• [Records shown]
<file path="src/hw/ccd_cfg.svh">
`ifndef CCD_CFG_SVH
`define CCD_CFG_SVH

// opcode bytes
`define CCD_OP_ESCAPE      8'h0F
`define CCD_OP_MOV_NO_OVF  8'h41
`define CCD_OP_MOV_PAR_EV  8'h4A
`define CCD_OP_MOV_PAR_OD  8'h4B
`define CCD_OP_MOV_NEG     8'h48
`define CCD_OP_MOV_NONNEG  8'h49
`define CCD_OP_CMP_RM_HI   6'h0E
`define CCD_OP_CMP_ACC_HI  7'h1E
`define CCD_OP_CMP_IMM_HI  6'h20
`define CCD_OP_STR_CMP_HI  7'h53
`define CCD_OP_XCHG_HI     7'h58
`define CCD_OP_XCHG8       8'hC7
`define CCD_OP_IDENT       8'hA2
`define CCD_OP_SPEC_RD     8'h3C
`define CCD_OP_SPEC_WR     8'h3D
`define CCD_OP_EXT_DX      8'h99
`define CCD_OP_EXT_ACC     8'h98
`define CCD_OP_FIX_ADD     8'h27
`define CCD_OP_FIX_SUB     8'h2F
`define CCD_OP_DEC_HI      7'h7F

// modrm fields
`define CCD_MOD_REG        2'h3
`define CCD_REG_CMP_IMM    3'h7
`define CCD_REG_DEC        3'h1
`define CCD_REG_XCHG8      3'h1

// clock counts on a cache hit
`define CCD_CYC_WIDTH      4
`define CCD_CYC_CMOV       4'h1
`define CCD_CYC_CMP        4'h1
`define CCD_CYC_STR_CMP    4'h6
`define CCD_CYC_XCHG       4'h6
`define CCD_CYC_XCHG8      4'h1
`define CCD_CYC_IDENT      4'hC
`define CCD_CYC_SPEC       4'h1
`define CCD_CYC_EXT_DX     4'h2
`define CCD_CYC_EXT_ACC    4'h3
`define CCD_CYC_FIX        4'h2
`define CCD_CYC_DEC        4'h1
`define CCD_CYC_ILLEGAL    4'h1

// flag update masks, order of,sf,zf,af,pf,cf
`define CCD_MASK_NONE      6'h00
`define CCD_MASK_ARITH     6'h3F
`define CCD_MASK_DEC       6'h3E
`define CCD_MASK_FIX       6'h1F

`endif

</file>
<file path="src/hw/ccd_pkg.sv">
`default_nettype none

package ccd_pkg;

  typedef struct packed {
    logic of;
    logic sf;
    logic zf;
    logic af;
    logic pf;
    logic cf;
  } ccd_flags_type;

  typedef struct packed {
    logic [7:0] byte0;
    logic [7:0] byte1;
    logic [7:0] modrm;
  } ccd_instr_type;

  typedef enum logic [4:0] {
    CCD_NONE          = 5'h00,
    CCD_MOVE_NO_OVF   = 5'h01,
    CCD_MOVE_PAR_EVEN = 5'h02,
    CCD_MOVE_PAR_ODD  = 5'h03,
    CCD_MOVE_NEG      = 5'h04,
    CCD_MOVE_NONNEG   = 5'h05,
    CCD_INT_COMPARE   = 5'h06,
    CCD_STR_COMPARE   = 5'h07,
    CCD_CMP_EXCHANGE  = 5'h08,
    CCD_CMP_EXCH_8B   = 5'h09,
    CCD_PROC_IDENTIFY = 5'h0A,
    CCD_SPEC_READ     = 5'h0B,
    CCD_SPEC_WRITE    = 5'h0C,
    CCD_EXT_TO_DX     = 5'h0D,
    CCD_EXT_ACC       = 5'h0E,
    CCD_FIX_AFTER_ADD = 5'h0F,
    CCD_FIX_AFTER_SUB = 5'h10,
    CCD_DEC_ONE       = 5'h11,
    CCD_ILLEGAL       = 5'h1F
  } ccd_op_type;

  typedef struct packed {
    logic [31:0]   value;
    ccd_flags_type flags;
    logic [5:0]    mask;
    logic          dest_we;
    logic          illegal;
  } ccd_result_type;

  typedef enum logic [1:0] {
    CCD_IDLE = 2'b01,
    CCD_BUSY = 2'b10
  } ccd_state_type;

endpackage

`default_nettype wire

</file>
<file path="src/hw/ccd_decode.sv">
// Operation
// RL1: 0F 41 moves when overflow clear, one clock, flags untouched.
// RL2: 0F 4A moves when parity set, one clock, flags untouched.
// RL3: 0F 4B moves when parity clear, one clock, flags untouched.
// RL4: 0F 48 moves on sign set, 0F 49 on sign clear, one clock.
// RL5: false move condition keeps destination yet spends the full clock count.
// RL6: register compare 38-3B mod 11: one clock, six flags, no result.
// RL7: memory-operand compare forms complete in one clock.
// RL8: immediate compare via group 80-83 reg 111, s and w honoured, one clock.
// RL9: 0F B0/B1 compare-exchange takes six clocks, updates six flags.
// RL10: 0F C7 reg 001 with memory operand is eight-byte compare-exchange.
// RL11: 0F 3C reads a special internal register in one clock.
// RL12: 0F 3D writes a special internal register in one clock.
// RL13: opcode 99 sign-extends into data register, two clocks, flags kept.
// RL14: opcode 98 sign-extends low accumulator half, three clocks, flags kept.
// RL15: opcode 27 decimal fix after add, two clocks, five flags.
// RL16: opcode 2F decimal fix after subtract, two clocks.
// RL17: FE/FF reg 001 decrement, one clock, carry kept.
`timescale 1ns/1ps
`default_nettype none
`include "ccd_cfg.svh"

module ccd_decode (
  // clock and reset
  input  wire logic                    clk_i,
  input  wire logic                    srst_i,
  // instruction from fetch
  input  wire logic                    instr_valid_i,
  input  wire ccd_pkg::ccd_instr_type  instr_i,
  output logic                         ready_o,
  // operands and current flags
  input  wire logic [31:0]             op_a_i,
  input  wire logic [31:0]             op_b_i,
  input  wire logic [31:0]             op_c_i,
  input  wire ccd_pkg::ccd_flags_type  flags_i,
  // completion towards the pipeline
  output logic                         done_o,
  output ccd_pkg::ccd_op_type          op_o,
  output ccd_pkg::ccd_result_type      res_o
);

  function automatic ccd_pkg::ccd_flags_type sub_flags(input logic [31:0] a,
                                                       input logic [31:0] b,
                                                       input logic        wide);
    logic [31:0] x;
    logic [31:0] y;
    logic [32:0] d;
    logic [7:0]  lo;
    ccd_pkg::ccd_flags_type f;
    // byte operands are moved to the top so sign, carry and overflow share one path
    x = wide ? a : {a[7:0], 24'h000000};
    y = wide ? b : {b[7:0], 24'h000000};
    d = {1'b0, x} - {1'b0, y};
    lo = a[7:0] - b[7:0];
    f.of = (x[31] ^ y[31]) & (x[31] ^ d[31]);
    f.sf = d[31];
    f.zf = (d[31:0] == 32'h00000000);
    f.af = a[4] ^ b[4] ^ lo[4];
    f.pf = ~^lo;
    f.cf = d[32];
    return f;
  endfunction

  logic                   accept;
  logic                   last;
  ccd_pkg::ccd_state_type state_reg;
  ccd_pkg::ccd_state_type state_next;
  ccd_pkg::ccd_op_type    op_reg;
  ccd_pkg::ccd_op_type    op_next;
  ccd_pkg::ccd_result_type res_reg;
  ccd_pkg::ccd_result_type res_next;
  logic                   done_reg;
  logic                   done_next;
  logic                   ready_reg;
  logic                   ready_next;
  ccd_pkg::ccd_op_type    dec_op;
  ccd_pkg::ccd_result_type dec_res;
  logic [`CCD_CYC_WIDTH-1:0] dec_cyc;

  assign accept = instr_valid_i & ready_reg;

  // decode and execute
  always_comb begin
    logic        esc;
    logic        wide;
    logic        mem;
    logic [2:0]  rf;
    logic [7:0]  op1;
    logic [7:0]  al;
    logic        lo_fix;
    logic        hi_fix;
    logic [31:0] imm;
    esc = (instr_i.byte0 == `CCD_OP_ESCAPE);
    wide = instr_i.byte0[0];
    mem = (instr_i.modrm[7:6] != `CCD_MOD_REG);
    rf = instr_i.modrm[5:3];
    op1 = instr_i.byte1;
    al = op_a_i[7:0];
    lo_fix = (al[3:0] > 4'h9) | flags_i.af;
    hi_fix = (al > 8'h99) | flags_i.cf;
    imm = (instr_i.byte0[1:0] == 2'b11) ? {{24{op_b_i[7]}}, op_b_i[7:0]} : op_b_i;
    dec_op = ccd_pkg::CCD_ILLEGAL;
    dec_cyc = `CCD_CYC_ILLEGAL;
    dec_res.value = op_a_i;
    dec_res.flags = flags_i;
    dec_res.mask = `CCD_MASK_NONE;
    dec_res.dest_we = 1'b0;
    dec_res.illegal = 1'b0;
    if (esc) begin
      dec_res.value = op_b_i;
      dec_cyc = `CCD_CYC_CMOV;
      // RL5: move condition gates write only
      unique case (op1)
        // RL1: move on no overflow
        `CCD_OP_MOV_NO_OVF: begin
          dec_op = ccd_pkg::CCD_MOVE_NO_OVF;
          dec_res.dest_we = ~flags_i.of;
        end
        // RL2: move on parity even
        `CCD_OP_MOV_PAR_EV: begin
          dec_op = ccd_pkg::CCD_MOVE_PAR_EVEN;
          dec_res.dest_we = flags_i.pf;
        end
        // RL3: move on parity odd
        `CCD_OP_MOV_PAR_OD: begin
          dec_op = ccd_pkg::CCD_MOVE_PAR_ODD;
          dec_res.dest_we = ~flags_i.pf;
        end
        // RL4: move on sign
        `CCD_OP_MOV_NEG: begin
          dec_op = ccd_pkg::CCD_MOVE_NEG;
          dec_res.dest_we = flags_i.sf;
        end
        `CCD_OP_MOV_NONNEG: begin
          dec_op = ccd_pkg::CCD_MOVE_NONNEG;
          dec_res.dest_we = ~flags_i.sf;
        end
        // RL11: special register read
        `CCD_OP_SPEC_RD: begin
          dec_op = ccd_pkg::CCD_SPEC_READ;
          dec_cyc = `CCD_CYC_SPEC;
          dec_res.dest_we = 1'b1;
        end
        // RL12: special register write
        `CCD_OP_SPEC_WR: begin
          dec_op = ccd_pkg::CCD_SPEC_WRITE;
          dec_cyc = `CCD_CYC_SPEC;
        end
        `CCD_OP_IDENT: begin
          dec_op = ccd_pkg::CCD_PROC_IDENTIFY;
          dec_cyc = `CCD_CYC_IDENT;
        end
        // RL10: eight-byte exchange, memory only
        `CCD_OP_XCHG8: begin
          if (mem && rf == `CCD_REG_XCHG8) begin
            dec_op = ccd_pkg::CCD_CMP_EXCH_8B;
            dec_cyc = `CCD_CYC_XCHG8;
          end
        end
        default: begin
          // RL9: compare-exchange, six clocks
          if (op1[7:1] == `CCD_OP_XCHG_HI) begin
            dec_op = ccd_pkg::CCD_CMP_EXCHANGE;
            dec_cyc = `CCD_CYC_XCHG;
            dec_res.flags = sub_flags(op_a_i, op_b_i, op1[0]);
            dec_res.mask = `CCD_MASK_ARITH;
            dec_res.dest_we = dec_res.flags.zf;
            dec_res.value = dec_res.flags.zf ? op_c_i : op_b_i;
          end
        end
      endcase
    end else begin
      dec_cyc = `CCD_CYC_CMP;
      // RL6: register compare sets flags only
      // RL7: memory compare forms, one clock
      if (instr_i.byte0[7:2] == `CCD_OP_CMP_RM_HI) begin
        dec_op = ccd_pkg::CCD_INT_COMPARE;
        dec_res.flags = sub_flags(op_a_i, op_b_i, wide);
        dec_res.mask = `CCD_MASK_ARITH;
      end else if (instr_i.byte0[7:1] == `CCD_OP_CMP_ACC_HI) begin
        dec_op = ccd_pkg::CCD_INT_COMPARE;
        dec_res.flags = sub_flags(op_a_i, op_b_i, wide);
        dec_res.mask = `CCD_MASK_ARITH;
      // RL8: immediate group compare
      end else if (instr_i.byte0[7:2] == `CCD_OP_CMP_IMM_HI && rf == `CCD_REG_CMP_IMM) begin
        dec_op = ccd_pkg::CCD_INT_COMPARE;
        dec_res.flags = sub_flags(op_a_i, imm, wide);
        dec_res.mask = `CCD_MASK_ARITH;
      end else if (instr_i.byte0[7:1] == `CCD_OP_STR_CMP_HI) begin
        dec_op = ccd_pkg::CCD_STR_COMPARE;
        dec_cyc = `CCD_CYC_STR_CMP;
        dec_res.flags = sub_flags(op_a_i, op_b_i, wide);
        dec_res.mask = `CCD_MASK_ARITH;
      // RL17: decrement keeps carry
      end else if (instr_i.byte0[7:1] == `CCD_OP_DEC_HI && rf == `CCD_REG_DEC) begin
        dec_op = ccd_pkg::CCD_DEC_ONE;
        dec_cyc = `CCD_CYC_DEC;
        dec_res.flags = sub_flags(op_b_i, 32'h00000001, wide);
        dec_res.flags.cf = flags_i.cf;
        dec_res.mask = `CCD_MASK_DEC;
        dec_res.dest_we = 1'b1;
        dec_res.value = wide ? op_b_i - 32'h00000001 : {op_b_i[31:8], op_b_i[7:0] - 8'h01};
      end else begin
        unique case (instr_i.byte0)
          // RL13: extend into data register
          `CCD_OP_EXT_DX: begin
            dec_op = ccd_pkg::CCD_EXT_TO_DX;
            dec_cyc = `CCD_CYC_EXT_DX;
            dec_res.value = {32{op_a_i[31]}};
            dec_res.dest_we = 1'b1;
          end
          // RL14: extend accumulator half
          `CCD_OP_EXT_ACC: begin
            dec_op = ccd_pkg::CCD_EXT_ACC;
            dec_cyc = `CCD_CYC_EXT_ACC;
            dec_res.value = {{16{op_a_i[15]}}, op_a_i[15:0]};
            dec_res.dest_we = 1'b1;
          end
          // RL15: decimal fix after add
          `CCD_OP_FIX_ADD: begin
            dec_op = ccd_pkg::CCD_FIX_AFTER_ADD;
            dec_cyc = `CCD_CYC_FIX;
            al = al + (lo_fix ? 8'h06 : 8'h00) + (hi_fix ? 8'h60 : 8'h00);
          end
          // RL16: decimal fix after subtract
          `CCD_OP_FIX_SUB: begin
            dec_op = ccd_pkg::CCD_FIX_AFTER_SUB;
            dec_cyc = `CCD_CYC_FIX;
            al = al - (lo_fix ? 8'h06 : 8'h00) - (hi_fix ? 8'h60 : 8'h00);
          end
          default: begin
            dec_op = ccd_pkg::CCD_ILLEGAL;
          end
        endcase
        if (dec_op == ccd_pkg::CCD_FIX_AFTER_ADD || dec_op == ccd_pkg::CCD_FIX_AFTER_SUB) begin
          dec_res.value = {op_a_i[31:8], al};
          dec_res.dest_we = 1'b1;
          dec_res.mask = `CCD_MASK_FIX;
          dec_res.flags.sf = al[7];
          dec_res.flags.zf = (al == 8'h00);
          dec_res.flags.af = lo_fix;
          dec_res.flags.pf = ~^al;
          dec_res.flags.cf = hi_fix;
        end
      end
    end
    dec_res.illegal = (dec_op == ccd_pkg::CCD_ILLEGAL);
  end

  ccd_cycle_counter #(
    .W (`CCD_CYC_WIDTH)
  ) ccd_cycle_counter_inst (
    .clk_i   (clk_i),
    .srst_i  (srst_i),
    .load_i  (accept),
    .value_i (dec_cyc),
    .last_o  (last)
  );

  // sequencing: hold the instruction for its clock count
  always_comb begin
    state_next = state_reg;
    op_next = op_reg;
    res_next = res_reg;
    done_next = 1'b0;
    ready_next = ready_reg;
    unique case (state_reg)
      ccd_pkg::CCD_IDLE: begin
        if (accept) begin
          state_next = ccd_pkg::CCD_BUSY;
          op_next = dec_op;
          res_next = dec_res;
          ready_next = 1'b0;
        end
      end
      ccd_pkg::CCD_BUSY: begin
        if (last) begin
          state_next = ccd_pkg::CCD_IDLE;
          done_next = 1'b1;
          ready_next = 1'b1;
        end
      end
      default: begin
        state_next = ccd_pkg::CCD_IDLE;
        ready_next = 1'b1;
      end
    endcase
  end

  always_ff @(posedge clk_i) begin
    if (srst_i) begin
      state_reg <= ccd_pkg::CCD_IDLE;
      op_reg <= ccd_pkg::CCD_NONE;
      res_reg <= '0;
      done_reg <= 1'b0;
      ready_reg <= 1'b1;
    end else begin
      state_reg <= state_next;
      op_reg <= op_next;
      res_reg <= res_next;
      done_reg <= done_next;
      ready_reg <= ready_next;
    end
  end

  assign ready_o = ready_reg;
  assign done_o = done_reg;
  assign op_o = op_reg;
  assign res_o = res_reg;
endmodule

`default_nettype wire

</file>
<file path="src/hw/ccd_cycle_counter.sv">
`timescale 1ns/1ps
`default_nettype none

module ccd_cycle_counter #(
  parameter int W = 4
) (
  // clock and reset
  input  wire logic         clk_i,
  input  wire logic         srst_i,
  // control
  input  wire logic         load_i,
  input  wire logic [W-1:0] value_i,
  // status
  output logic              last_o
);

  logic [W-1:0] count_reg;
  logic [W-1:0] count_next;

  always_comb begin
    count_next = count_reg;
    if (load_i) begin
      count_next = value_i;
    end else if (count_reg != '0) begin
      count_next = count_reg - {{(W-1){1'b0}}, 1'b1};
    end
  end

  always_ff @(posedge clk_i) begin
    if (srst_i) begin
      count_reg <= '0;
    end else begin
      count_reg <= count_next;
    end
  end

  assign last_o = (count_reg == {{(W-1){1'b0}}, 1'b1});

endmodule

`default_nettype wire

</file>
<file path="config.mk">
export PLATFORM = sky130hd
export DESIGN_NAME = ccd_decode
export DESIGN_NICKNAME = d
export VERILOG_FILES = /design/src/hw/ccd_pkg.sv /design/src/hw/ccd_decode.sv /design/src/hw/ccd_cycle_counter.sv
export VERILOG_INCLUDE_DIRS = /design/src /design/src/hw
export SDC_FILE = /design/constraint.sdc
export NUM_CORES = 1
export LEC_CHECK = 0
export BUFFER_PORTS_ARGS = -buffer_cell sky130_fd_sc_hd__buf_2
export CAP_MARGIN = 10
export CELL_PAD_IN_SITES_DETAIL_PLACEMENT = 0
export CELL_PAD_IN_SITES_GLOBAL_PLACEMENT = 1
export CORE_ASPECT_RATIO = 0.75
export CORE_MARGIN = 2
export CORE_UTILIZATION = 45
export DETAILED_ROUTE_END_ITERATION = 6
export GPL_TIMING_DRIVEN = 0
export HOLD_SLACK_MARGIN = 0.08
export PLACE_DENSITY = 0.86
export SYNTH_ARGS = -nofsm -noshare
export SYNTH_HDL_FRONTEND = slang
export SYNTH_SLANG_ARGS = --single-unit
</file>
<file path="constraint.sdc">
create_clock -name clk_i -period 14.65 [get_ports clk_i]
set_clock_uncertainty 0.15 [all_clocks]
set_input_delay 2.93 -clock clk_i [delete_from_list [all_inputs] [get_ports clk_i]]
set_output_delay 2.93 -clock clk_i [all_outputs]
set_load 0.01 [all_outputs]
</file>
Yosys cells after proc, flatten, opt, wreduce, memory -nomap -nowiden:

Index checks and enable logic that the tools add are counted.

* shift operators: 0
* add/sub/neg operators: 13
* bitwise operators: 24
* multiplexer cells: 75
* equal/unequal tests: 32
* div/mod/pow operators: 0
* magnitude comparators: 2
* multiply operators: 0
* reduce and logical (&&, ||, !) cells: 23

Operators by type and width (number)
* $mux W32: 14
* $logic_not A32 Y1: 4
* $sub A32 B32 Y33: 3
* $mux W45: 2
* $mux W12: 6
* $mux W5: 14
* $pmux W32 S2: 1
* $mux W8: 6
* $pmux W5 S9: 1
* $mux W44: 1
* $eq A8 B7 Y1 const B: 5
* $eq A8 B6 Y1 const B: 4
* $eq A8 B8 Y1 const B: 4
* $reduce_xnor A8 Y1: 4
* $sub A32 B1 Y32 const B: 1
* $sub A32 B25 Y32: 1
* $mux W25: 1
* $eq A7 B7 Y1 const B: 3
* $pmux W5 S4: 1
* $mux W3: 6
* $add A8 B8 Y8: 2
* $pmux W8 S2: 1
* $sub A8 B8 Y8: 2
* $mux W4: 3
* 41 further kinds: 79

* bits in writable memories: 0
* bits of input ports: 129
* ROM bits: 0
* output and inout bits: 53
* word-level logic and storage cells: 184
* latch bits: 0
* register bits after elaboration: 59
* memories kept: 0

Depth between registers and ports, before layout:

Gate-level depths: netlist (run 1).

* word-level depth: 20
* depth in mapped cells: 25
* mapped depth without buffers: 25

By module:

A second synthesis (run 1) with hierarchy kept.

* cells, all modules: 1996
* area, all modules: 13162.6 um^2

Modules (own cells, without submodules)
* ccd_decode: instances 1, cells each 1969, area each 12916.1 um^2, seq. area each 1021.0 um^2
* ccd_cycle_counter: instances 1, cells each 27, area each 246.5 um^2, seq. area each 80.1 um^2

Worst setup path after synthesis (run 1):

Ideal clock, no wire load.

* path type: in2reg
* start point: in instr_i[8] (netlist name)
* end point: reg res_reg (netlist bit res_o[24])
* setup time: 0.115 ns
* arrival time: 8.160 ns
* data required time: 14.385 ns
* buffers on the path: 7
* path slack: 6.225 ns
* stages: 20
* cells stage by stage: clkbuf_1 clkbuf_1 buf_1 clkbuf_1 nand2_1 ha_1 buf_4 a21oi_1 o21ai_0 nor3_1 a22o_1 a2111oi_0 or4b_1 or4_1 or4_4 a2111oi_4 buf_6 buf_12 mux2_2 o21a_1

* cells in the longest elaborated chain, start to end: 7
* elaborated cells between the ends (all ways): 18
* classes of those cells: 1 x add/sub; 9 x eq/ne; 6 x mux; 2 x reduce/logical

RTL lines
* start: declaration: line ccd_decode.sv:29 `input wire ccd_pkg::ccd_instr_type instr_i,`
* $mux W32, on equally long branches: line ccd_decode.sv:51, ccd_decode.sv:52
* $sub A32 B32 Y33: line ccd_decode.sv:53 `d = {1'b0, x} - {1'b0, y};`
* $logic_not A32 Y1: line ccd_decode.sv:57 `f.zf = (d[31:0] == 32'h00000000);`
* $mux W32: line ccd_decode.sv:168 `dec_res.value = dec_res.flags.zf ? op_c_i : op_b_i;`
* $mux W45: line ccd_decode.sv:162 `` if (op1[7:1] == `CCD_OP_XCHG_HI) begin ``
* $mux W44 (*): line ccd_decode.sv:113 `unique case (op1)`
* $mux W45 (*): line ccd_decode.sv:109 `if (esc) begin`
* end signal: assignment: line ccd_decode.sv:300 `res_reg <= res_next;`
* end: declaration: line ccd_decode.sv:70 `ccd_pkg::ccd_result_type res_reg;`

Mark *: on every way between the ends. The rest lies on a longest branch, timed or not.
A chain may end at the register's enable or synchronous reset.

Worst setup path after layout (run 1):

* start point: in instr_i[16] (netlist name)
* end point: reg res_reg (netlist bit res_o[11])

* cells in the longest elaborated chain, start to end: 17
* elaborated cells between the ends (all ways): 42
* classes of those cells: 3 x add/sub; 8 x eq/ne; 26 x mux; 5 x reduce/logical

RTL lines
* $eq A8 B6 Y1 or $eq A8 B8 Y1 (tied branches): line ccd_decode.sv:204 `unique case (instr_i.byte0)`
* $pmux W5 S4: line ccd_decode.sv:204
* $mux W5: line ccd_decode.sv:195 `` end else if (instr_i.byte0[7:1] == `CCD_OP_DEC_HI && rf == `CCD_REG_DEC) begin ``
* $mux W5: line ccd_decode.sv:189 `` end else if (instr_i.byte0[7:1] == `CCD_OP_STR_CMP_HI) begin ``
* $mux W5: line ccd_decode.sv:185 `` end else if (instr_i.byte0[7:2] == `CCD_OP_CMP_IMM_HI && rf == `CCD_REG_CMP_IMM) begin ``
* $mux W5: line ccd_decode.sv:180 `` end else if (instr_i.byte0[7:1] == `CCD_OP_CMP_ACC_HI) begin ``
* $mux W5: line ccd_decode.sv:176 `` if (instr_i.byte0[7:2] == `CCD_OP_CMP_RM_HI) begin ``
* $mux W5: line ccd_decode.sv:109
* $eq A5 B4 Y1 or $eq A5 B5 Y1 (tied branches): line ccd_decode.sv:235 `if (dec_op == ccd_pkg::CCD_FIX_AFTER_ADD || dec_op == ccd_pkg::CCD_FIX_AFTER_SUB) begin`
* $logic_or A1 B1 Y1: line ccd_decode.sv:235
* $mux W12: line ccd_decode.sv:235
* $mux W12: line ccd_decode.sv:195
* $mux W12: line ccd_decode.sv:189
* $mux W12: line ccd_decode.sv:185
* $mux W12: line ccd_decode.sv:180
* $mux W12: line ccd_decode.sv:176
* $mux W45 (*): line ccd_decode.sv:109

Mark *: on every way between the ends. The rest lies on a longest branch, timed or not. The select of a mux whose other input is x is not followed.

==> results of run 1 <==
==> cell families after synthesis <==
| group | share of synthesized area (%) |
|---|---|
| multiplexers | 5.91 |
| XOR/XNOR | 6.76 |
| AO/OA/AOI/OAI | 31.8 |
| adder cells (fa/ha/maj) | 12.3 |
| buffers and inverters | 6.07 |
| AND/OR/NAND/NOR | 28.5 |
| flip-flops | 8.67 |
==> metal layers <==
layer | wire, um | share of wire (%)
met5 | 63 | 0.10
met4 | 2060 | 3.3
met2 | 23700 | 37
met3 | 9500 | 15
met1 | 28000 | 44
==> through the flow <==
step	instance area [um^2]	utilization, %	cells
6_report	14200	50.8	2469
5_1_grt	14200	50.8	2468
4_1_cts	14200	50.8	2467
3_5_place_dp	14000	50.2	2459
3_3_place_gp	14000	50.1	2456
2_1_floorplan	12700	-	1909
==> where the power goes <==
part / leakage (nW) / internal [W] / switching [W]
logic: 5.28 / 0.000222 / 0.000390
registers: 0.454 / 0.000163 / 0.00000918
clock network: 0.0719 / 0.0000655 / 0.0000694
total: 5.81 / 0.000450 / 0.000469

• [Action item]
Collect every line with the string "enum" from the records, and copy each.

• [Answer section]
  typedef enum logic [4:0] {
  typedef enum logic [1:0] {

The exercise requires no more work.